On Easter Sunday, I took everyone under the age of 30 down to Waterford to have lunch with the Outlaws and hang out with the extended family. We left The Beloved, reluctantly, behind to act as midwife in case the last ewe decided to bring forth her singleton. Some of the family read The Blob, so I'll discretely say that everyone behaved to type. The food was delicious and we all ate far too much - it's very hard to say no to another roast potato. When we were ready to leave, Pat was handing out 7.5kg bags of potatoes in lieu of the more traditional chocolate egg. Earlier in the day, as things started to get frantic in the kitchen, he had been given €20 and sent up the hill to the supermarket to buy Easter eggs for the expected children. He may be 88 but he's not vague in that sort of way, but he walked past the heap pf Easter eggs lured a display of spuds going for €4 the bag. He arrived home 15 minutes later listing to port under the burden and immensely pleased with himself. It transpired that the bag he carried was the instant gratification precursor to 4 more bags which he had arranged to have delivered later. He'd blown all the egg money on potatoes - much healthier, much better value, much better for your teeth. Some of his adult children maintain that he's quietly losing his marbles, but this strikes me as a rational, thrifty and considerate way to spend money on other people.

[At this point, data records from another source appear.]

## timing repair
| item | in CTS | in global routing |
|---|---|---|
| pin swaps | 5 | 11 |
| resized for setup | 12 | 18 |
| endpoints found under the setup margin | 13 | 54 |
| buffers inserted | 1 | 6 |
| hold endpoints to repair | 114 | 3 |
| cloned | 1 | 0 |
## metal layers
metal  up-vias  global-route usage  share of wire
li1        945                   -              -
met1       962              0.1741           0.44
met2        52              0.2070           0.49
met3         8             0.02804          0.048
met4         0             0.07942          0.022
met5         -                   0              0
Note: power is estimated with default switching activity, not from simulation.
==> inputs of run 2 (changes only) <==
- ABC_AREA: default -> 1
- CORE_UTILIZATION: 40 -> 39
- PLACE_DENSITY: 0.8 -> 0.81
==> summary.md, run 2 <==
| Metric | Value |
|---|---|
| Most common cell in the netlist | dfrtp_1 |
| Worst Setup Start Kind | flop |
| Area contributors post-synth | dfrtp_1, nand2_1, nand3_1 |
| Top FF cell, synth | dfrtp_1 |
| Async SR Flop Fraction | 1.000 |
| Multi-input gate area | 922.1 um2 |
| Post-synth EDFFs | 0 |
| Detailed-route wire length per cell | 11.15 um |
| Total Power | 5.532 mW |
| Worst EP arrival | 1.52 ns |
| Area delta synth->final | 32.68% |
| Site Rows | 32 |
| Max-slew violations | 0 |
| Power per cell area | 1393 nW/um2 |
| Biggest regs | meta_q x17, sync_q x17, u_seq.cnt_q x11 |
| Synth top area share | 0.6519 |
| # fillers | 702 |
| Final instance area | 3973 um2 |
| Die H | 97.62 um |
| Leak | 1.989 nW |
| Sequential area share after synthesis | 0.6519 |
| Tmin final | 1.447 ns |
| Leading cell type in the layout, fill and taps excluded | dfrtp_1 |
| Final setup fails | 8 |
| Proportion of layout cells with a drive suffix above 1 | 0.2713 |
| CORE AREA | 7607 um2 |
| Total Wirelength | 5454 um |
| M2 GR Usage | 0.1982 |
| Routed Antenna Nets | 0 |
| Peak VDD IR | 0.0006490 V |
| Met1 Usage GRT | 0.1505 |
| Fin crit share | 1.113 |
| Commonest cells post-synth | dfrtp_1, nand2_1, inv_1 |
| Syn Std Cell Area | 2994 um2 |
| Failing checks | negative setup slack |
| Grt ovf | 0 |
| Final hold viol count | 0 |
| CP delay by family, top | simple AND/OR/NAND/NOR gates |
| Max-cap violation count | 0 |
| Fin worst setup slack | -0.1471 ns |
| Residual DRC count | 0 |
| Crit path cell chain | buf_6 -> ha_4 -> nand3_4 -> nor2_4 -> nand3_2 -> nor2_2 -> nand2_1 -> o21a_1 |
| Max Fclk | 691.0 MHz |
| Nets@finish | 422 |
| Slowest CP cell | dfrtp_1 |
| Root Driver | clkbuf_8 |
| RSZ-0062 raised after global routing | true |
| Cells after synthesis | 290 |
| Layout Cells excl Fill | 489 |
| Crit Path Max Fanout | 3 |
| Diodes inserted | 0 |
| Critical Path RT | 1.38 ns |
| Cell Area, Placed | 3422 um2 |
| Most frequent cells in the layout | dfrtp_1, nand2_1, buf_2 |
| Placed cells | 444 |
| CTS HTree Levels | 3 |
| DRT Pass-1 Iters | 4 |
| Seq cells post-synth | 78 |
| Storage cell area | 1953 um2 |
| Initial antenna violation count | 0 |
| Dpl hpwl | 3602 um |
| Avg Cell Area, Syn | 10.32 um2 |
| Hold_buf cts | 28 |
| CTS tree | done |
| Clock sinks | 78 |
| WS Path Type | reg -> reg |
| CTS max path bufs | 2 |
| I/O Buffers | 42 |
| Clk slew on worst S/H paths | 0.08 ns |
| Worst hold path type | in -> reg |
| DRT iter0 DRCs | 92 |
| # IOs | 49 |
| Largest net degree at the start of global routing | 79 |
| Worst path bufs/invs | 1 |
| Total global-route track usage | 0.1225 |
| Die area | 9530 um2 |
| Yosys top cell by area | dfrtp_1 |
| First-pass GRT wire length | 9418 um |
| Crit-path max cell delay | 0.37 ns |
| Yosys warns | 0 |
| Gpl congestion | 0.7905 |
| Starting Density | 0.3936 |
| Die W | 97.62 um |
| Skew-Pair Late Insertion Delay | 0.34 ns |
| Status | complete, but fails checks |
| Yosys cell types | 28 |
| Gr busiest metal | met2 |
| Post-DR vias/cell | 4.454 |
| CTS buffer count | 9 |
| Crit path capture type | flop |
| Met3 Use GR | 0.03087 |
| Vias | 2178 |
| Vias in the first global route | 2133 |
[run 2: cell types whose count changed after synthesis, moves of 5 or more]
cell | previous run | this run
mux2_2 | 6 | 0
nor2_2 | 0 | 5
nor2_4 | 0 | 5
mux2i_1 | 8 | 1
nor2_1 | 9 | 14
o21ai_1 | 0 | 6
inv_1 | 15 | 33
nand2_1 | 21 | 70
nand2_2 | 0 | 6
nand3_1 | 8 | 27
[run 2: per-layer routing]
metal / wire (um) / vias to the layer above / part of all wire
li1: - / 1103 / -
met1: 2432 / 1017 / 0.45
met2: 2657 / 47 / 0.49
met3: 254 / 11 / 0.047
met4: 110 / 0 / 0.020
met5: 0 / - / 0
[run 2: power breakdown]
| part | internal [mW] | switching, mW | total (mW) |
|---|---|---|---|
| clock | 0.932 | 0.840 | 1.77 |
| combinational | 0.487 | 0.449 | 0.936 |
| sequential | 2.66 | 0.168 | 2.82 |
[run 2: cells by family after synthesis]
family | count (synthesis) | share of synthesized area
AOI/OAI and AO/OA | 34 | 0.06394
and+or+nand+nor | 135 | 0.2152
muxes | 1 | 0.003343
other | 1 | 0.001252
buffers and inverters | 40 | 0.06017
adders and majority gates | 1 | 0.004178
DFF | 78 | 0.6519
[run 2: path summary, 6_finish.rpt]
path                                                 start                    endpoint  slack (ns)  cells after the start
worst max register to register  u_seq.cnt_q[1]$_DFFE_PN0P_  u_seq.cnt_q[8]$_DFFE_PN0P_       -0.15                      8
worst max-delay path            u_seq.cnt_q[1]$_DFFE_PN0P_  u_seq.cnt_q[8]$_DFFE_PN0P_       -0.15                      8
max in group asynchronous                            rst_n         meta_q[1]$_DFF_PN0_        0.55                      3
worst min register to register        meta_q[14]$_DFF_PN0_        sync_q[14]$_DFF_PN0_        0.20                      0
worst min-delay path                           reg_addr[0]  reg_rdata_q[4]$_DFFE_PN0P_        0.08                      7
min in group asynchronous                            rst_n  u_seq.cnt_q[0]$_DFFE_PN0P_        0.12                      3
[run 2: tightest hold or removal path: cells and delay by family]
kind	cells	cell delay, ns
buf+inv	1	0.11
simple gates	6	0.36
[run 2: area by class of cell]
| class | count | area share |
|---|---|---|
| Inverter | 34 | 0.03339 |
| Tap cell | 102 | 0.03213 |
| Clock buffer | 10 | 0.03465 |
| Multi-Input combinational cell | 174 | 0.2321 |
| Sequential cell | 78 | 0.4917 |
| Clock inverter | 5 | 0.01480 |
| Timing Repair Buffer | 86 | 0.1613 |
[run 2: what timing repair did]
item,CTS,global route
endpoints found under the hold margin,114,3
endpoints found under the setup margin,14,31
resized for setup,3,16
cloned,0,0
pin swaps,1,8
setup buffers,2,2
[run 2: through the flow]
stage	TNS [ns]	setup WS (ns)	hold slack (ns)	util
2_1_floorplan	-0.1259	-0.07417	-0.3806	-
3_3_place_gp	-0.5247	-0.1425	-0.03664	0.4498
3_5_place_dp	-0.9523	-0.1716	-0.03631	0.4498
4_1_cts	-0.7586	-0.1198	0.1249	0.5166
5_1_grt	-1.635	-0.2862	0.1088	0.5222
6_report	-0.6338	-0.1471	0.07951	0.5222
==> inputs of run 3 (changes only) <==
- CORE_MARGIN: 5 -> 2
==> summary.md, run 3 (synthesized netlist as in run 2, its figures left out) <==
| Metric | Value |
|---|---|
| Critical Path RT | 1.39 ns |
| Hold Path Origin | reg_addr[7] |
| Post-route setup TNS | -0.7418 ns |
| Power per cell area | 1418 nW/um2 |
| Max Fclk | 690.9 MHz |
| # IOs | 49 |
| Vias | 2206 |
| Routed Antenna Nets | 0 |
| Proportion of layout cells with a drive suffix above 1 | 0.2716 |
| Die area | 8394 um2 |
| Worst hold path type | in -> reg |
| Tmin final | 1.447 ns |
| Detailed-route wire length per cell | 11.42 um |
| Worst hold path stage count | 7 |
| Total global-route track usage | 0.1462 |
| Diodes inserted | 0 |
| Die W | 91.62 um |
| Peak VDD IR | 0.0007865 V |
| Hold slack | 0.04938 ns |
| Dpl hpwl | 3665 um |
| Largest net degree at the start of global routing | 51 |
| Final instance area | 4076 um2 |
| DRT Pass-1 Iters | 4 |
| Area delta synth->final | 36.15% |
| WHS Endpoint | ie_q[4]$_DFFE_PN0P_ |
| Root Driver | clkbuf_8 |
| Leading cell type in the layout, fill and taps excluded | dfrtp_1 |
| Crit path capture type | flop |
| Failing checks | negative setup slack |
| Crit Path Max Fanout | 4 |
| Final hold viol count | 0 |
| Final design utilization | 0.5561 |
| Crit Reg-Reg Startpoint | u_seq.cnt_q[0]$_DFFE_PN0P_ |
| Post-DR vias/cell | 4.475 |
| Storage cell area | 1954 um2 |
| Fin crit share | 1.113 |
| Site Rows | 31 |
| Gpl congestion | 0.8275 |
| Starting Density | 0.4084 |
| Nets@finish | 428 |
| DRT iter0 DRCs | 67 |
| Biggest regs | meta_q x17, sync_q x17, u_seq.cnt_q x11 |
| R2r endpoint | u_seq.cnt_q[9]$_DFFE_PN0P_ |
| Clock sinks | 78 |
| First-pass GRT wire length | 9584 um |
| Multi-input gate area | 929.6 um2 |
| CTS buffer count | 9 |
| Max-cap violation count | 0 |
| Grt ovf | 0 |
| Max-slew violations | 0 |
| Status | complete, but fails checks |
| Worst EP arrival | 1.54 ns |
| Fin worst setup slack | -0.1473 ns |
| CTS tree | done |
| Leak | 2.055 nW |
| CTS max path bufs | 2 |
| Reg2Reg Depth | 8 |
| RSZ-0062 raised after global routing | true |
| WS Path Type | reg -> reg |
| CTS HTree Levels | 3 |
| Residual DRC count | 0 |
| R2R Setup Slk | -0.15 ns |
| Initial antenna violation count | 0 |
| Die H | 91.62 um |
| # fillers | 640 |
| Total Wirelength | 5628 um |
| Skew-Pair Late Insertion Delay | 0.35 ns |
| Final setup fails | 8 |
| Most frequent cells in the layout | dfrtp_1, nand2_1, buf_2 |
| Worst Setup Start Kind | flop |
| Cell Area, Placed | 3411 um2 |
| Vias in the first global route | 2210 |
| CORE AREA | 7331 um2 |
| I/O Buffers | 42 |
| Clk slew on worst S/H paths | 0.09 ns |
**config.mk**
```make
export PLATFORM = sky130hd
export DESIGN_NAME = olb_blender
export DESIGN_NICKNAME = d
export VERILOG_FILES = /design/src/olb_pkg.sv /design/src/olb_fifo.sv /design/src/olb_blender.sv
export SDC_FILE = /design/constraint.sdc
export NUM_CORES = 2
export LEC_CHECK = 0
export BUFFER_PORTS_ARGS = -buffer_cell sky130_fd_sc_hd__buf_4
export CORE_UTILIZATION = 35
export DETAILED_ROUTE_END_ITERATION = 10
export PLACE_DENSITY = 0.59
export SLEW_MARGIN = 40
export SYNTH_ARGS = -nofsm -noshare
export SYNTH_HDL_FRONTEND = slang
export SYNTH_SLANG_ARGS = --single-unit
```
**constraint.sdc**
```tcl
create_clock -name hclk -period 14 [get_ports hclk]
set_input_delay 2.8 -clock hclk [delete_from_list [all_inputs] [get_ports hclk]]
set_output_delay 2.8 -clock hclk [all_outputs]
set_load 0.02 [all_outputs]
```
[src/acd_pkg.sv]
// Package with register map, field layout and encodings of the comparator control block
package acd_pkg;

    // Register indices; byte address is four times the index
    localparam logic [1:0] ACD_IDX_CTRL_STATUS = 2'h0;
    localparam logic [1:0] ACD_IDX_INPUT_SEL   = 2'h1;
    localparam logic [1:0] ACD_IDX_DAC_CTRL    = 2'h2;
    localparam logic [1:0] ACD_IDX_PAD_EN      = 2'h3;
    localparam int         ACD_ADDR_SCALE      = 4;
    localparam logic [11:0] ACD_ADDR_CTRL_STATUS = 12'h000;
    localparam logic [11:0] ACD_ADDR_INPUT_SEL   = 12'h004;
    localparam logic [11:0] ACD_ADDR_DAC_CTRL    = 12'h008;
    localparam logic [11:0] ACD_ADDR_PAD_EN      = 12'h00c;

    // Reset value shared by all four registers
    localparam logic [7:0] ACD_RESET_VALUE = 8'h00;

    // Control and status register fields
    localparam int ACD_CS_ENABLE_BIT = 7;
    localparam int ACD_CS_HYST_BIT   = 6;
    localparam int ACD_CS_FLAG_BIT   = 5;
    localparam int ACD_CS_IRQEN_BIT  = 4;
    localparam int ACD_CS_OUT_BIT    = 3;
    localparam int ACD_CS_OPE_BIT    = 2;
    localparam int ACD_CS_MODE_LSB   = 0;

    // Input select fields
    localparam int ACD_SEL_POS_LSB = 4;
    localparam int ACD_SEL_NEG_LSB = 0;

    // DAC control fields
    localparam int ACD_DAC_EN_BIT   = 7;
    localparam int ACD_DAC_REF_BIT  = 6;
    localparam int ACD_DAC_CODE_LSB = 0;

    // Pad enable field
    localparam int ACD_PAD_LSB = 0;

    // Writable masks; reserved bits stay zero
    localparam logic [7:0] ACD_MASK_CS      = 8'hd7;
    localparam logic [7:0] ACD_MASK_SEL     = 8'h33;
    localparam logic [7:0] ACD_MASK_DAC     = 8'hff;
    localparam logic [7:0] ACD_MASK_PAD     = 8'h07;

    // Input routing codes
    typedef enum logic [1:0] {
        ACD_IN_EXT0 = 2'h0,
        ACD_IN_EXT1 = 2'h1,
        ACD_IN_EXT2 = 2'h2,
        ACD_IN_DAC  = 2'h3
    } acd_input_t;

    // Edge sensitivity codes
    localparam logic [1:0] ACD_MODE_FALL0 = 2'h0;
    localparam logic [1:0] ACD_MODE_RISE  = 2'h1;
    localparam logic [1:0] ACD_MODE_FALL2 = 2'h2;
    localparam logic [1:0] ACD_MODE_BOTH  = 2'h3;

endpackage

[src/acd_comparator_ctrl.sv]
// Register file and event logic of the analog comparator with reference DAC
// Function
// Positive select 00/01/10 routes external input 0/1/2, 11 routes DAC.
// Negative select uses identical coding for the negative comparator input.
// Reserved bits of input select and pad enable read zero, ignore writes.
// DAC control bit 7 turns the reference DAC on or off.
// DAC control bit 6 picks bandgap (0) or analog supply (1).
// Six-bit level code sets DAC output to reference times (code+1)/64.
// Three pad bits each allow one external input pad to drive.
// Edge mode 00 or 10 counts only falling edges.
// Edge mode 01 counts only rising edges.
// Edge mode 11 counts both rising and falling edges.
// Valid edge sets event flag; interrupt raised when enable also set.
// Event flag holds until software writes zero to it.
// Raw comparator output synchronised to bus clock gives status bit.
// In stop mode status bit freezes, updates again after wake.
// In stop mode a valid edge raises a wake interrupt.
// Reset returns default setup with comparator and DAC off.
// Software configures DAC before enabling comparator when DAC feeds it.
// Software selects inputs before enabling, keeps them fixed while on.
// Software writes DAC level before enabling the DAC.
// Software sets pad enable for any selected external input.
// Comparator output reaches pin only while output pin enable set.
// Control bit 7 enables the comparator.
// Control bit 4 enables the comparator interrupt.
// Writing one to the event flag leaves it unchanged.
// Status bit resets to zero and reads zero while comparator disabled.
// Edge found by comparing status with its value one clock earlier.
`timescale 1ns/1ns
`default_nettype none

module acd_comparator_ctrl
    import acd_pkg::*;
(
    input  wire logic        clk_i,
    input  wire logic        sys_rst_i,
    input  wire logic        clk_en_i,
    // APB slave
    input  wire logic        psel_i,
    input  wire logic        penable_i,
    input  wire logic        pwrite_i,
    input  wire logic [11:0] paddr_i,
    input  wire logic [31:0] pwdata_i,
    input  wire logic [3:0]  pstrb_i,
    output logic      [31:0] prdata_o,
    output logic             pready_o,
    output logic             pslverr_o,
    // Power controller
    input  wire logic        stop_mode_i,
    // Analog side
    input  wire logic        raw_compare_out_i,
    output logic             comparator_enable_o,
    output logic             hysteresis_select_o,
    output logic      [1:0]  positive_input_select_o,
    output logic      [1:0]  negative_input_select_o,
    output logic             reference_dac_enable_o,
    output logic             reference_source_select_o,
    output logic      [5:0]  reference_level_code_o,
    output logic      [2:0]  input_pad_enable_o,
    output logic             compare_pin_o,
    output logic             compare_pin_oe_o,
    // Interrupts
    output logic             irq_o,
    output logic             wake_irq_o
);

    // Register storage
    // Status bit 3 is never stored; rebuilt on read
    logic [7:0] cs_reg;
    logic [7:0] sel_reg;
    logic [7:0] dac_reg;
    logic [7:0] pad_reg;

    // Bus phase and answer
    logic        pready_reg;
    logic [31:0] prdata_reg;
    logic        pslverr_reg;

    // Comparator output path
    // Stop-mode watch kept apart from status path
    logic sync1_reg;
    logic sync2_reg;
    logic synced_compare_out_reg;
    logic prev_out_reg;
    logic enabled_prev_reg;
    logic edge_event;
    logic wake_prev_reg;
    logic wake_event;

    // Outputs registered once more
    // Keeps every port straight off a flop
    logic irq_reg;
    logic wake_irq_reg;
    logic pin_reg;
    logic pin_oe_reg;

    // Decoded access strobes
    logic access_done;
    logic wr_done;
    logic addr_hit;
    logic [1:0] addr_idx;
    logic [7:0] wr_byte;
    logic flag_clear;

    // Valid edge test for one pair of samples
    // Modes 00 and 10 share the falling decode
    function automatic logic valid_edge(
        input logic [1:0] mode,
        input logic       prev,
        input logic       cur
    );
        logic rise;
        logic fall;
        rise = ~prev & cur;
        fall = prev & ~cur;
        case (mode)
            ACD_MODE_RISE: valid_edge = rise;
            ACD_MODE_BOTH: valid_edge = rise | fall;
            default:       valid_edge = fall;
        endcase
    endfunction

    // Address decode of a word-aligned register index
    // A miss answers with an error, never a write
    function automatic logic decode_hit(
        input  logic [11:0] addr
    );
        decode_hit = (addr == ACD_ADDR_CTRL_STATUS) ||
                     (addr == ACD_ADDR_INPUT_SEL)   ||
                     (addr == ACD_ADDR_DAC_CTRL)    ||
                     (addr == ACD_ADDR_PAD_EN);
    endfunction

    // Read view of the register selected by index
    // Reserved bits masked here as well as on write
    function automatic logic [7:0] read_view(
        input logic [1:0] idx,
        input logic [7:0] cs,
        input logic [7:0] sel,
        input logic [7:0] dac,
        input logic [7:0] pad,
        input logic       status
    );
        logic [7:0] v;
        v = 8'h00;
        if (idx == ACD_IDX_CTRL_STATUS) begin
            // Flag is not writable but must read back
            v = cs;
            v[ACD_CS_OUT_BIT] = status;
        end else if (idx == ACD_IDX_INPUT_SEL) begin
            v = sel & ACD_MASK_SEL;
        end else if (idx == ACD_IDX_DAC_CTRL) begin
            v = dac & ACD_MASK_DAC;
        end else begin
            v = pad & ACD_MASK_PAD;
        end
        read_view = v;
    endfunction

    // Request decode; a write lands only at the edge that sees pready
    // Only byte lane 0 holds register bits
    always_comb begin
        addr_hit    = decode_hit(paddr_i);
        addr_idx    = paddr_i[3:2];
        access_done = psel_i & penable_i & pready_reg;
        wr_done     = access_done & pwrite_i & addr_hit & pstrb_i[0];
        wr_byte     = pwdata_i[7:0];
        flag_clear  = wr_done && (addr_idx == ACD_IDX_CTRL_STATUS) &&
                      !wr_byte[ACD_CS_FLAG_BIT];
    end

    // One wait state: answer prepared in the first access cycle
    // Read data is a snapshot, steady with pready
    always_ff @(posedge clk_i or posedge sys_rst_i) begin
        if (sys_rst_i) begin
            pready_reg  <= 1'b0;
            prdata_reg  <= 32'h00000000;
            pslverr_reg <= 1'b0;
        end else if (clk_en_i) begin
            if (access_done) begin
                pready_reg  <= 1'b0;
                pslverr_reg <= 1'b0;
            end else if (psel_i && penable_i) begin
                pready_reg  <= 1'b1;
                pslverr_reg <= ~addr_hit;
                prdata_reg  <= {24'h000000, addr_hit ?
                               read_view(addr_idx, cs_reg, sel_reg, dac_reg,
                                         pad_reg, synced_compare_out_reg)
                               : 8'h00};
            end
        end
    end

    // Control and status register; flag set wins over a clear
    // So an edge meeting the clear is never lost
    always_ff @(posedge clk_i or posedge sys_rst_i) begin
        if (sys_rst_i) begin
            cs_reg <= ACD_RESET_VALUE;
        end else if (clk_en_i) begin
            if (wr_done && (addr_idx == ACD_IDX_CTRL_STATUS)) begin
                cs_reg[ACD_CS_ENABLE_BIT] <= wr_byte[ACD_CS_ENABLE_BIT];
                cs_reg[ACD_CS_HYST_BIT]   <= wr_byte[ACD_CS_HYST_BIT];
                cs_reg[ACD_CS_IRQEN_BIT]  <= wr_byte[ACD_CS_IRQEN_BIT];
                cs_reg[ACD_CS_OPE_BIT]    <= wr_byte[ACD_CS_OPE_BIT];
                cs_reg[ACD_CS_MODE_LSB +: 2] <= wr_byte[ACD_CS_MODE_LSB +: 2];
            end
            if (edge_event) begin
                cs_reg[ACD_CS_FLAG_BIT] <= 1'b1;
            end else if (flag_clear) begin
                cs_reg[ACD_CS_FLAG_BIT] <= 1'b0;
            end
        end
    end

    // Input select; reserved bits never stored
    // Changing it while enabled may glitch the output
    always_ff @(posedge clk_i or posedge sys_rst_i) begin
        if (sys_rst_i) begin
            sel_reg <= ACD_RESET_VALUE;
        end else if (clk_en_i) begin
            if (wr_done && (addr_idx == ACD_IDX_INPUT_SEL)) begin
                sel_reg <= wr_byte & ACD_MASK_SEL;
            end
        end
    end

    // DAC control; the level code may be written while the DAC is on
    // The output then needs time to settle
    always_ff @(posedge clk_i or posedge sys_rst_i) begin
        if (sys_rst_i) begin
            dac_reg <= ACD_RESET_VALUE;
        end else if (clk_en_i) begin
            if (wr_done && (addr_idx == ACD_IDX_DAC_CTRL)) begin
                dac_reg <= wr_byte & ACD_MASK_DAC;
            end
        end
    end

    // Pad enables
    // A blocked pad keeps its level off the inputs
    always_ff @(posedge clk_i or posedge sys_rst_i) begin
        if (sys_rst_i) begin
            pad_reg <= ACD_RESET_VALUE;
        end else if (clk_en_i) begin
            if (wr_done && (addr_idx == ACD_IDX_PAD_EN)) begin
                pad_reg <= wr_byte & ACD_MASK_PAD;
            end
        end
    end

    // Two-flop synchroniser for the raw comparator output
    // Only stage two feeds logic; stage one may be metastable
    always_ff @(posedge clk_i or posedge sys_rst_i) begin
        if (sys_rst_i) begin
            sync1_reg <= 1'b0;
            sync2_reg <= 1'b0;
        end else if (clk_en_i) begin
            sync1_reg <= raw_compare_out_i;
            sync2_reg <= sync1_reg;
        end
    end

    // Status bit: zero while disabled, frozen during stop
    // Catches up at the first cycle after stop
    always_ff @(posedge clk_i or posedge sys_rst_i) begin
        if (sys_rst_i) begin
            synced_compare_out_reg <= 1'b0;
        end else if (clk_en_i) begin
            if (!cs_reg[ACD_CS_ENABLE_BIT]) begin
                synced_compare_out_reg <= 1'b0;
            end else if (!stop_mode_i) begin
                synced_compare_out_reg <= sync2_reg;
            end
        end
    end

    // History for edge detection; enable history masks the first enabled cycle only, so the turn-on step still counts
    // The older sample may still be the zero loaded while disabled
    always_ff @(posedge clk_i or posedge sys_rst_i) begin
        if (sys_rst_i) begin
            prev_out_reg     <= 1'b0;
            enabled_prev_reg <= 1'b0;
        end else if (clk_en_i) begin
            prev_out_reg     <= synced_compare_out_reg;
            enabled_prev_reg <= cs_reg[ACD_CS_ENABLE_BIT];
        end
    end

    // Single-cycle valid edge while enabled on both samples
    // Lags the raw output by three clocks
    always_comb begin
        edge_event = cs_reg[ACD_CS_ENABLE_BIT] & enabled_prev_reg &
                     valid_edge(cs_reg[ACD_CS_MODE_LSB +: 2],
                                prev_out_reg, synced_compare_out_reg);
    end

    // Stop-mode edge watch runs on the synchroniser, not the frozen status
    // Own history, so the freeze cannot hide edges
    always_ff @(posedge clk_i or posedge sys_rst_i) begin
        if (sys_rst_i) begin
            wake_prev_reg <= 1'b0;
        end else if (clk_en_i) begin
            wake_prev_reg <= sync2_reg;
        end
    end

    // Wake edge counts only in stop with comparator on
    always_comb begin
        wake_event = stop_mode_i & cs_reg[ACD_CS_ENABLE_BIT] &
                     valid_edge(cs_reg[ACD_CS_MODE_LSB +: 2],
                                wake_prev_reg, sync2_reg);
    end

    // Wake request held until flag cleared; a new edge beats the clear
    // A level, so a sleeping core cannot miss it
    always_ff @(posedge clk_i or posedge sys_rst_i) begin
        if (sys_rst_i) begin
            wake_irq_reg <= 1'b0;
        end else if (clk_en_i) begin
            if (wake_event) begin
                wake_irq_reg <= 1'b1;
            end else if (flag_clear) begin
                wake_irq_reg <= 1'b0;
            end
        end
    end

    // CPU interrupt: flag gated by enable
    // Registered, so it lags the flag by one clock
    always_ff @(posedge clk_i or posedge sys_rst_i) begin
        if (sys_rst_i) begin
            irq_reg <= 1'b0;
        end else if (clk_en_i) begin
            irq_reg <= cs_reg[ACD_CS_FLAG_BIT] & cs_reg[ACD_CS_IRQEN_BIT];
        end
    end

    // Output pin follows status only while the output pin enable bit is set
    // Data and enable share one stage and move together
    always_ff @(posedge clk_i or posedge sys_rst_i) begin
        if (sys_rst_i) begin
            pin_reg    <= 1'b0;
            pin_oe_reg <= 1'b0;
        end else if (clk_en_i) begin
            pin_oe_reg <= cs_reg[ACD_CS_OPE_BIT];
            pin_reg    <= cs_reg[ACD_CS_OPE_BIT] & synced_compare_out_reg;
        end
    end

    // Bus answer
    // All three straight from flip-flops
    assign prdata_o  = prdata_reg;
    assign pready_o  = pready_reg;
    assign pslverr_o = pslverr_reg;

    // Analog controls straight from the register bits
    // No extra stage; the analog side settles anyway
    assign comparator_enable_o       = cs_reg[ACD_CS_ENABLE_BIT];
    assign hysteresis_select_o       = cs_reg[ACD_CS_HYST_BIT];
    assign positive_input_select_o   = sel_reg[ACD_SEL_POS_LSB +: 2];
    assign negative_input_select_o   = sel_reg[ACD_SEL_NEG_LSB +: 2];
    assign reference_dac_enable_o    = dac_reg[ACD_DAC_EN_BIT];
    assign reference_source_select_o = dac_reg[ACD_DAC_REF_BIT];
    assign reference_level_code_o    = dac_reg[ACD_DAC_CODE_LSB +: 6];
    assign input_pad_enable_o        = pad_reg[ACD_PAD_LSB +: 3];

    // Pin and interrupts
    // Registered above, passed out unchanged
    assign compare_pin_o    = pin_reg;
    assign compare_pin_oe_o = pin_oe_reg;
    assign irq_o            = irq_reg;
    assign wake_irq_o       = wake_irq_reg;

endmodule

`default_nettype wire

Back in the distant past I had my first job riddling, sorting and bagging potatoes on a local farm. At the end of the first week, I was handed £6.50 and an enormous misshapen mutant potato about half the size of my head that didn't fit in the bags. That was dinner for me and my mother after I'd filleted out the truly weird material. After a second week I must have been beginning to earn my salt because that Friday I was given £6.50 and a 1/2 hundredweight (about 25kg) bag of (normal) spuds. Clearly that barter-like way to get paid struck a chord because I'm still talking about it almost half a century on. But it also set my financial clock, so that £5 (say €6ish) is a lot of money: back then I worked at the edge of what I was sustainably capable for >30 hours to earn it.
So I, for one, really appreciated Pat's gift of "they look a little like eggs".